Aiken-Augusta Special

Overview
- Service type: Inter-city rail
- Status: Discontinued
- Locale: Southeastern United States
- First service: October 24, 1915
- Last service: October 22, 1966
- Former operators: Pennsylvania Railroad Southern Railway (U.S.)

Route
- Termini: New York, New York Augusta, Georgia; and secondary route to Aiken, South Carolina
- Distance travelled: 795.4 miles (1,280.1 km) (New York-Augusta, 1952)
- Service frequency: Daily
- Train numbers: 31 (southbound) and 32 (northbound)

On-board services
- Seating arrangements: Reclining seat coach
- Sleeping arrangements: Sections, roomettes, single bedrooms, double bedrooms, drawing room, compartments
- Catering facilities: Diner

Technical
- Track gauge: 4 ft 8+1⁄2 in (1,435 mm)

= Aiken-Augusta Special =

Former American train route

The Aiken-Augusta Special was a named night train of the Southern Railway between New York City and Augusta, Georgia.

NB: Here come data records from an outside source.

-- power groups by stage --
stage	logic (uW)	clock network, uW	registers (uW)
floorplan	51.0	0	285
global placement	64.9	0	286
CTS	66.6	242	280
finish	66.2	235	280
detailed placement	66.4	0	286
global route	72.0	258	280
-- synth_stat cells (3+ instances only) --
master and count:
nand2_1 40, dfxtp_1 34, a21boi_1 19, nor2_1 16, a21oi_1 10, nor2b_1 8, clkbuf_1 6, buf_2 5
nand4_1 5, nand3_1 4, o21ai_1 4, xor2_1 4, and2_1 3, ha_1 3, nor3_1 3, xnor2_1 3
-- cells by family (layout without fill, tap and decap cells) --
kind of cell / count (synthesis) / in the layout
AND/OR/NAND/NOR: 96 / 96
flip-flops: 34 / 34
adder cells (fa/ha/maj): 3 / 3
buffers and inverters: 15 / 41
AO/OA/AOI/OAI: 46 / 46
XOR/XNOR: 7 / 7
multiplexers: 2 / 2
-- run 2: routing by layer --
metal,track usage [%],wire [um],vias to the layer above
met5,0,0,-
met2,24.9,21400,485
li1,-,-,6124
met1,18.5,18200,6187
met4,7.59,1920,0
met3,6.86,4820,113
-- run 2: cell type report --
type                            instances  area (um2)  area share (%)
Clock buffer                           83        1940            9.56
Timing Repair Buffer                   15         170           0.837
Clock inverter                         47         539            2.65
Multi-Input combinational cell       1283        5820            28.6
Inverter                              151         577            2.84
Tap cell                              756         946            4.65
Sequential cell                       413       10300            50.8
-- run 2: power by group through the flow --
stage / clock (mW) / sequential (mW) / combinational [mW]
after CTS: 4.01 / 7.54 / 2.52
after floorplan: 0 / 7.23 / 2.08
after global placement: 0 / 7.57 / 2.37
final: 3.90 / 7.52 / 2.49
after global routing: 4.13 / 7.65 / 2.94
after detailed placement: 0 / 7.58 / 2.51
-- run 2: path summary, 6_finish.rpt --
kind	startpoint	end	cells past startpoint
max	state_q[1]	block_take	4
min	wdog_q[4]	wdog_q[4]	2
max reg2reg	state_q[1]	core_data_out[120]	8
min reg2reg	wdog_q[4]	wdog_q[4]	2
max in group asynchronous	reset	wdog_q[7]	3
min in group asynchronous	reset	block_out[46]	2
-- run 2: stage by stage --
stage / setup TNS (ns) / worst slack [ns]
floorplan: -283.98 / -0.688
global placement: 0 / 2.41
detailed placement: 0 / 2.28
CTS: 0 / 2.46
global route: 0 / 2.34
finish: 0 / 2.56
**config.mk**
```make
export PLATFORM = sky130hd
export DESIGN_NAME = f32m_mult_arbiter
export DESIGN_NICKNAME = d
export VERILOG_FILES = /design/src/rtl/f32m_mult_arbiter_pkg.sv /design/src/rtl/f32m_rr_pick.sv /design/src/rtl/f32m_mult_arbiter.sv
export SDC_FILE = /design/constraint.sdc
export NUM_CORES = 1
export LEC_CHECK = 0
export BUFFER_PORTS_ARGS = -buffer_cell sky130_fd_sc_hd__buf_2
export CAP_MARGIN = 5
export CORE_UTILIZATION = 50
export DETAILED_ROUTE_END_ITERATION = 6
export PLACE_DENSITY = 0.86
export SLEW_MARGIN = 15
export SYNTH_ARGS = -nofsm -noshare
export SYNTH_HDL_FRONTEND = slang
export SYNTH_HIERARCHICAL = 1
export SYNTH_SLANG_ARGS = --single-unit
```
**constraint.sdc**
```tcl
create_clock -name clk -period 5.7 [get_ports clk]
set_clock_uncertainty 0.15 [all_clocks]
set_input_delay 1.14 -clock clk [delete_from_list [all_inputs] [get_ports clk]]
set_output_delay 1.14 -clock clk [all_outputs]
set_load 0.02 [all_outputs]
```
**src/rtl/f32m_mult_arbiter_pkg.sv**
```systemverilog
// Shared definitions for the GF(3^{2M}) multiplier arbiter: element width,
// default timeout and FSM state encodings.
package f32m_mult_arbiter_pkg;

  // An element occupies W2+1 bits; W2 is sized for the configured field.
  localparam int W2          = 15;
  localparam int TIMEOUT_DEF = 1023;

  typedef enum logic [1:0] {
    ST_IDLE  = 2'd0,
    ST_START = 2'd1,
    ST_WAIT  = 2'd2,
    ST_RESP  = 2'd3
  } arb_state_e;

  // Index width for a requester count, never narrower than one bit.
  function automatic int idx_w(input int n);
    return (n > 1) ? $clog2(n) : 1;
  endfunction

endpackage

```
**src/rtl/f32m_rr_pick.sv**
```systemverilog
// Combinational round-robin picker: the first requester found at or after
// ptr_i (wrapping) wins.
module f32m_rr_pick
  import f32m_mult_arbiter_pkg::*;
#(
  parameter int NREQ = 4,
  parameter int IW   = 2
) (
  input  logic [NREQ-1:0] req_i,
  input  logic [IW-1:0]   ptr_i,
  output logic [NREQ-1:0] pick_o,
  output logic [IW-1:0]   idx_o,
  output logic            any_o
);

  // Scan requesters starting at the pointer; keep the first hit.
  always_comb begin
    int  k;
    logic found;
    pick_o = '0;
    idx_o  = '0;
    found  = 1'b0;
    k      = 0;
    for (int i = 0; i < NREQ; i++) begin
      k = int'(ptr_i) + i;
      if (k >= NREQ) k = k - NREQ;
      if (!found && (k < NREQ) && req_i[k]) begin
        found     = 1'b1;
        pick_o[k] = 1'b1;
        idx_o     = IW'(k);
      end
    end
    any_o = found;
  end

endmodule

```
**src/rtl/f32m_mult_arbiter.sv**
```systemverilog
// Shares one GF(3^{2M}) multiplier among NREQ requesters. Each granted
// operation latches operands, restarts the multiplier, waits for done (or a
// timeout) and returns the product with a one-cycle ack.
//
// state  | meaning
// IDLE   | multiplier held in restart, waiting for any request
// START  | one-cycle restart with the granted operands, counter cleared
// WAIT   | multiplier running; leave on done or on timeout
// RESP   | one-cycle ack (and err on timeout) to the granted requester
module f32m_mult_arbiter
  import f32m_mult_arbiter_pkg::*;
#(
  parameter int NREQ    = 4,
  parameter int TIMEOUT = TIMEOUT_DEF
) (
  input  logic                   clk,
  input  logic                   reset_n,
  input  logic [NREQ-1:0]        req,
  input  logic [NREQ*(W2+1)-1:0] a_in,
  input  logic [NREQ*(W2+1)-1:0] b_in,
  output logic [NREQ-1:0]        ack,
  output logic                   err,
  output logic [W2:0]            result,
  output logic                   busy,
  output logic [W2:0]            m_a,
  output logic [W2:0]            m_b,
  output logic                   m_reset,
  input  logic [W2:0]            m_c,
  input  logic                   m_done
);

  localparam int IW = idx_w(NREQ);
  localparam int CW = $clog2(TIMEOUT + 1);

  arb_state_e      state_q, state_d;
  logic [IW-1:0]   ptr_q, ptr_d;
  logic [IW-1:0]   gnt_q, gnt_d;
  logic [CW-1:0]   cnt_q, cnt_d, cnt_inc;
  logic [W2:0]     ma_q, ma_d, mb_q, mb_d, res_q, res_d;
  logic [W2:0]     ma_sel, mb_sel;
  logic            errf_q, errf_d;
  logic            mrst_q, mrst_d;
  logic [NREQ-1:0] pick;
  logic [IW-1:0]   pick_idx;
  logic            pick_any;

  f32m_rr_pick #(.NREQ(NREQ), .IW(IW)) u_pick (
    .req_i  (req),
    .ptr_i  (ptr_q),
    .pick_o (pick),
    .idx_o  (pick_idx),
    .any_o  (pick_any)
  );

  assign cnt_inc = cnt_q + 1'b1;

  // State and datapath registers; m_reset is a flop so the restart is glitch-free.
  always_ff @(posedge clk or negedge reset_n) begin
    if (!reset_n) begin
      state_q <= ST_IDLE;
      ptr_q   <= '0;
      gnt_q   <= '0;
      cnt_q   <= '0;
      ma_q    <= '0;
      mb_q    <= '0;
      res_q   <= '0;
      errf_q  <= 1'b0;
      mrst_q  <= 1'b1;
    end else begin
      state_q <= state_d;
      ptr_q   <= ptr_d;
      gnt_q   <= gnt_d;
      cnt_q   <= cnt_d;
      ma_q    <= ma_d;
      mb_q    <= mb_d;
      res_q   <= res_d;
      errf_q  <= errf_d;
      mrst_q  <= mrst_d;
    end
  end

  // Next state: grant, restart, wait for done/timeout, acknowledge.
  always_comb begin
    state_d = state_q;
    ptr_d   = ptr_q;
    gnt_d   = gnt_q;
    cnt_d   = cnt_q;
    ma_d    = ma_q;
    mb_d    = mb_q;
    res_d   = res_q;
    errf_d  = errf_q;
    ma_sel  = '0;
    mb_sel  = '0;
    for (int i = 0; i < NREQ; i++) begin
      if (pick[i]) begin
        ma_sel = ma_sel | a_in[i*(W2+1) +: (W2+1)];
        mb_sel = mb_sel | b_in[i*(W2+1) +: (W2+1)];
      end
    end
    case (state_q)
      ST_IDLE: begin
        if (pick_any) begin
          gnt_d   = pick_idx;
          ma_d    = ma_sel;
          mb_d    = mb_sel;
          state_d = ST_START;
        end
      end
      ST_START: begin
        cnt_d   = '0;
        state_d = ST_WAIT;
      end
      ST_WAIT: begin
        cnt_d = cnt_inc;
        // done wins over a timeout landing in the same cycle
        if (m_done) begin
          res_d   = m_c;
          errf_d  = 1'b0;
          state_d = ST_RESP;
        end else if (cnt_inc == CW'(TIMEOUT)) begin
          res_d   = '0;
          errf_d  = 1'b1;
          state_d = ST_RESP;
        end
      end
      ST_RESP: begin
        ptr_d   = (gnt_q == IW'(NREQ - 1)) ? '0 : gnt_q + 1'b1;
        state_d = ST_IDLE;
      end
      default: state_d = ST_IDLE;
    endcase
    mrst_d = (state_d != ST_WAIT);
  end

  // Outputs decoded from the registered state.
  always_comb begin
    ack = '0;
    if (state_q == ST_RESP) ack[gnt_q] = 1'b1;
    err  = (state_q == ST_RESP) && errf_q;
    busy = (state_q != ST_IDLE);
  end

  assign result  = res_q;
  assign m_a     = ma_q;
  assign m_b     = mb_q;
  assign m_reset = mrst_q;

endmodule

```
==> impl_metrics.ini <==
[drt]
drtIter0Drc = 213
viasPerCell = 5.83
drt-total-wl_mm = 12.3
drc = 0
dr.pass1.iters = 4
wl_per_cell_um = 17.0
antenna_left = 0
via_count = 4206

[clock_tree]
h-tree-depth = 3
clkSinkCount = 66
tritoncts = done
cts_buffer_depth = 2
root_buffer = clkbuf_8
cts_made_buffers = 9
cts_hold_buf = 0
post_cts_buffers = 0
cts_resized = 0
cts.clk_slew.worst_paths_ns = 0.08
clock_latency_ns = 0.34

[setup_path]
worstPathRequired_ns = 5.73
cpPeakStageDelay_ns = 0.74
crit_path_end_kind = flop
cpMostUsedCell = o21ai_0
startpoint_type = flop
crit_type = flop to flop
worstPathArrival_ns = 4.29
critical_path.cell_chain = clkinv_1, ha_1, and2_1, o21ai_0, o221ai_1, a221o_2, a22o_1, a221oi_1, o21ai_0
slowest_stage = dfrtp_1
cp_max_fo = 32

[global_routing]
gr-usage-met2 = 0.453
met1_usage = 0.374
busiest_layer = met2
grt_max_degree = 67
grt_pass1_wl_mm = 18.8
met3_usage = 0.0698
grtUsageTotal = 0.279
grt-ovfl-total = 0
grt_pass1_vias = 3751
antenna_found_initial = 0

[sta]
tightestPinTransition_ns = 0.987
rsz0062_at_grt = false
slew_headroom = 0.340
hold_viol_final = 0
period_share = 0.747
maxSlewViolCount = 0
tns_ns = 0
period_minus_slack_ns = 4.26
fmax_mhz = 235
setup_viol = 0

[placement]
gp_congestion = 0.850
port_buffers = 205
hpwl_mm = 9.15

[synth]
synth_ff_type = dfrtp_1
yosys.cell_count.top_type = dfrtp_1
syn_inst = 433
yosysTopAreaCell = dfrtp_1
ys_seq_elements = 66
synth_cell_types = 57
yosys_warnings = 6
netlist_top_cells_count = 65 x dfrtp_1, 59 x nand2_1, 46 x o21ai_0
synthTopCellsByArea = dfrtp_1 40%, a22o_1 7.2%, a221oi_1 6.8%
synth.top_cell.area_share = 0.396
synth_sequential_area_ratio = 0.402
netlist_area_um2 = 4110
synth-edff-count = 0
synth_area_per_cell_um2 = 9.49
synth_fp_nets = 602
synthArstFlopShare = 1.00

[status]
status = complete, no violations

[layout]
diodes = 0
areaGrowthSynthToFinish_pct = 28.8
num-fill-cells = 626
drive_above_1_share = 0.408
nets = 784

[power]
power.share.combinational = 0.617
p_leak_nw = 2.63
p_total_mw = 3.08
p_switching_mw = 1.50
intPower_mw = 1.58
power_density_nw_per_um2 = 582
swShare = 0.488
seqPwrFrac = 0.267
pwr-share-clk = 0.116
vdd_drop_max_mv = 0.250

[floorplan]
die_area_um2 = 8580
pin_count = 206
core-area_um2 = 7850
rows = 32
die_w_um = 92.6
die_h_um = 92.6
initial_core_util = 0.523

[worst_hold_path]
hold_class = flop to flop

[run]
cap_violations = 0
--- src/rtl/pipe_stage.sv ---
// Two-entry skid-buffered pipeline stage splitting the payload into hi/lo fields.
// Optional stall counter enabled by defining PIPE_STAGE_STATS_EN.
//
// state    | meaning
// ---------+-------------------------------
// ST_EMPTY | no entries held
// ST_ONE   | main valid, skid empty
// ST_TWO   | main and skid valid, input stalled
module pipe_stage #(
  parameter int WIDTH    = 8,
  parameter int HI_WIDTH = 4
) (
  input  logic                      clk,
  input  logic                      reset,
  input  logic                      flush,
  input  logic                      in_valid,
  output logic                      in_ready,
  input  logic [WIDTH-1:0]          in_data,
  output logic                      out_valid,
  input  logic                      out_ready,
  output logic [HI_WIDTH-1:0]       out_hi,
  output logic [WIDTH-HI_WIDTH-1:0] out_lo
`ifdef PIPE_STAGE_STATS_EN
  ,
  output logic [15:0]               stall_count
`endif
);

  localparam logic [1:0] ST_EMPTY = 2'd0;
  localparam logic [1:0] ST_ONE   = 2'd1;
  localparam logic [1:0] ST_TWO   = 2'd2;

  logic [1:0]       state_q;
  logic [1:0]       state_d;
  logic [WIDTH-1:0] main_q;
  logic [WIDTH-1:0] skid_q;
  logic             in_xfer;
  logic             out_xfer;
  logic             load_main_in;
  logic             load_main_skid;
  logic             load_skid;

  assign in_xfer  = in_valid & in_ready;
  assign out_xfer = out_valid & out_ready;

  always_comb begin
    state_d        = state_q;
    load_main_in   = 1'b0;
    load_main_skid = 1'b0;
    load_skid      = 1'b0;
    if (flush) begin
      state_d = ST_EMPTY;
    end else begin
      case (state_q)
        ST_EMPTY: begin
          if (in_xfer) begin
            load_main_in = 1'b1;
            state_d      = ST_ONE;
          end
        end
        ST_ONE: begin
          if (in_xfer && out_xfer) begin
            load_main_in = 1'b1;
          end else if (in_xfer) begin
            load_skid = 1'b1;
            state_d   = ST_TWO;
          end else if (out_xfer) begin
            state_d = ST_EMPTY;
          end
        end
        ST_TWO: begin
          if (out_xfer) begin
            load_main_skid = 1'b1;
            state_d        = ST_ONE;
          end
        end
        default: state_d = ST_EMPTY;
      endcase
    end
  end

  // Handshake flags are registered from the next state so neither depends
  // combinationally on in_valid or out_ready.
  always_ff @(posedge clk or negedge reset) begin
    if (!reset) begin
      state_q   <= ST_EMPTY;
      out_valid <= 1'b0;
      in_ready  <= 1'b0;
    end else begin
      state_q   <= state_d;
      out_valid <= (state_d != ST_EMPTY);
      in_ready  <= (state_d != ST_TWO);
    end
  end

  always_ff @(posedge clk or negedge reset) begin
    if (!reset) begin
      main_q <= '0;
      skid_q <= '0;
    end else begin
      if (load_main_in) begin
        main_q <= in_data;
      end else if (load_main_skid) begin
        main_q <= skid_q;
      end
      if (load_skid) begin
        skid_q <= in_data;
      end
    end
  end

  assign out_hi = main_q[WIDTH-1 -: HI_WIDTH];
  assign out_lo = main_q[WIDTH-HI_WIDTH-1:0];

`ifdef PIPE_STAGE_STATS_EN
  logic [15:0] stall_q;

  // Saturating; deliberately ignores flush.
  always_ff @(posedge clk or negedge reset) begin
    if (!reset) begin
      stall_q <= '0;
    end else if (out_valid && !out_ready && (stall_q != 16'hFFFF)) begin
      stall_q <= stall_q + 16'd1;
    end
  end

  assign stall_count = stall_q;
`endif

endmodule

--- config.mk ---
export PLATFORM = sky130hd
export DESIGN_NAME = pipe_stage
export DESIGN_NICKNAME = d
export VERILOG_FILES = /design/src/rtl/pipe_stage.sv
export SDC_FILE = /design/constraint.sdc
export NUM_CORES = 1
export LEC_CHECK = 0
export ABC_AREA = 0
export CORE_ASPECT_RATIO = 1.5
export CORE_UTILIZATION = 25
export DETAILED_ROUTE_END_ITERATION = 10
export GPL_TIMING_DRIVEN = 1
export PLACE_DENSITY = 0.48
export SYNTH_ARGS = -nofsm -noshare
export SYNTH_HDL_FRONTEND = slang
export SYNTH_SLANG_ARGS = --single-unit
--- constraint.sdc ---
create_clock -name clk -period 1.55 [get_ports clk]
set_input_delay 0.31 -clock clk [delete_from_list [all_inputs] [get_ports clk]]
set_output_delay 0.31 -clock clk [all_outputs]
set_load 0.1 [all_outputs]
# ---- After elaboration in Yosys (flattened, before gate mapping)
# Index checks and enable logic that the tools add are counted.
dict set report totals {
  regBits 20
  out_inout_bits 10
  elab_cells 33
  inputBits 13
}
dict set report op_classes {
  reduce_logical 4
  bitwise 2
  n_mux 19
  eq_ne 3
}
# cell count
set ops {}
lappend ops {{8-bit two-way mux} 2}
lappend ops {{2-bit two-way mux} 6}
lappend ops {{1-bit two-way mux} 9}
lappend ops {{2-bit case mux with 3 select lines} 1}
lappend ops {{2-bit nonzero test} 2}
lappend ops {{1-bit bitwise AND} 2}
lappend ops {{2-bit by 1-bit == test with 1-bit output, second input constant} 1}
lappend ops {{2-bit == test, second input constant} 1}
lappend ops {{2-bit zero test} 1}
lappend ops {{2-bit inequality test, second input constant} 1}
lappend ops {{1-bit case mux with 2 select lines} 1}
lappend ops {{1-bit logical AND} 1}

# ---- Longest topological paths before layout
# Gate-level depths: netlist (run 1).
dict set report logic_depth {
  ltp_word 7
  mapped_depth 4
  depth_no_buf 3
}

# ---- Worst setup path before layout (run 1)
# No wires, ideal clock.
dict set report synth_path {
  path_type {register to register}
  start {register in_ready}
  end {register skid_q[0]}
  arrival_ps 1732
  required_time_ps 1425
  period_less_slack_ps 1857
  slack_ps -307
  stages_incl_launch_ff 4
  setup_time_ps 125
  n_path_buf 0
  path_cell_list {dfrtp_1 and4bb_4 nand2_4 mux2_4}
}
dict set report synth_via {
  elab_chain_len 5
  word_cells_on_any_way 6
  classes_between {4 x mux; 1 x bitwise; 1 x reduce/logical}
}
# element line
set synth_rtl {}
lappend synth_rtl {{start: declaration} 17} ;# output logic in_ready,
lappend synth_rtl {{start signal: assignment} 92} ;# in_ready <= (state_d != ST_TWO);
lappend synth_rtl {{1-bit bitwise AND *} 43} ;# assign in_xfer = in_valid & in_ready;
lappend synth_rtl {{1-bit two-way mux / 1-bit logical AND (equally long branches)} {64, 62}}
lappend synth_rtl {{1-bit two-way mux *} 62} ;# if (in_xfer && out_xfer) begin
lappend synth_rtl {{1-bit two-way mux *} 54} ;# case (state_q)
lappend synth_rtl {{1-bit two-way mux *} 51} ;# if (flush) begin
lappend synth_rtl {{end signal: assignment} 107} ;# skid_q <= in_data;
lappend synth_rtl {{end: declaration} 36} ;# logic [WIDTH-1:0] skid_q;
# Mark *: on every way between the ends. The rest lies on a longest branch, timed or not.
# A chain may end at the register's enable or synchronous reset.

# ---- Worst setup path in the final report (run 1)
dict set report layout_path {
  start {input port flush}
  end {register skid_q[6]}
}
dict set report layout_via {
  elab_chain_len 1
}
# element line
set layout_rtl {}
lappend layout_rtl {{start: declaration} 15} ;# input logic flush,
lappend layout_rtl {{1-bit two-way mux} 51}
# Every way passes these cells.

==> results of run 1 <==
[kinds of logic (layout without fill, tap and decap cells)]
kind of cell | count (synthesis) | count (layout) | share of synthesized area, %
multiplexers | 8 | 8 | 12.2
buffers and inverters | 6 | 41 | 2.67
AND/OR/NAND/NOR | 28 | 28 | 20.0
XOR/XNOR | 1 | 1 | 0.890
AO/OA/AOI/OAI | 20 | 20 | 13.5
flip-flops | 20 | 20 | 50.8
[worst max-delay path, cell delays in order]
cell and delay (ns):
clkdlybuf4s50_1 0.44, and4bb_4 0.38, nand2_4 0.13, mux2_4 0.32
[path summary, 6_finish.rpt]
kind | depth (start not counted) | slack (ns) | to | from
setup / recovery | 4 | 0.1 | skid_q[6] | flush
hold / removal | 2 | 0.39 | out_valid | reset
setup reg to reg | 3 | 0.15 | skid_q[6] | state_q[1]
hold reg to reg | 1 | 0.52 | skid_q[5] | skid_q[5]
max in group asynchronous | 2 | 0.94 | in_ready | reset
min in group clk | 1 | 0.52 | skid_q[5] | skid_q[5]
[power by group]
part | total [mW] | switching [mW] | leakage, nW | internal, mW
combinational | 1.23 | 0.692 | 0.394 | 0.536
clock | 0.513 | 0.169 | 0.0357 | 0.344
sequential | 0.845 | 0.141 | 0.231 | 0.703
[through the flow]
stage	power (mW)	setup TNS [ns]	cells	worst slack (ns)
global route	2.69	0	161	0.0404
floorplan	1.60	0	83	0.00141
finish	2.59	0	161	0.0984
CTS	2.61	0	161	0.0991
detailed placement	2.08	-2.43	157	-0.172
global placement	2.08	-2.12	157	-0.150
[layout make-up]
cell class              instances  area share [%]
flip-flops and latches         20            33.1
multi-input cells              57            30.1
repair buffers                 37            28.5
well taps                      43            3.54
clock buffers                   3            2.72
clock inverters                 1            1.98
[sequential cells by signal (all words and copies together), names as in the netlist]
register   cells
state_q        2
out_valid      1
skid_q         8
main_q         8
in_ready       1
[layout by cell type, fill, tap and decap left out, types with 2 or more instances in the layout]
cell type        netlist  layout
a31oi_1                8       8
buf_12                 0      10
buf_4                  0      15
clkbuf_8               0       3
clkdlybuf4s50_1        0      12
dfrtp_1               20      18
dfrtp_2                0       2
mux2_4                 8       8
nand2_1                3       3
nand3b_1               8       8
nor3_1                 8       8
nor3b_1                2       2
o21ai_0                8       8
[metal layers]
layer	vias up	track usage [%]
met4	0	3.16
met5	-	0
li1	381	-
met1	377	17.0
met3	2	1.92
met2	17	20.0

Different from other long distance Southern Railway lines which tended to briefly go through the northwestern edge of South Carolina, this route went through the interior of the state. Its route marked the last directly north-south route between Charlotte, North Carolina, and Columbia, South Carolina, and it marked one of the last long distance trains into Augusta, Georgia.

==History==
The train began as the Augusta Special on October 24, 1915. Beginning in 1928 the train had a section that split from the main route at Trenton, South Carolina, and went to Aiken, South Carolina, and so the train took the name, Aiken-Augusta Special. The train was carried over Pennsylvania Railroad tracks from New York City to Washington, D.C., and in an unusual arrangement the coach cars were on a different train (No. 153 the Congressional southbound; No. 112 unnamed, northbound) from the sleeping cars between New York and Washington, and upon reaching the latter city the itinerary became merged.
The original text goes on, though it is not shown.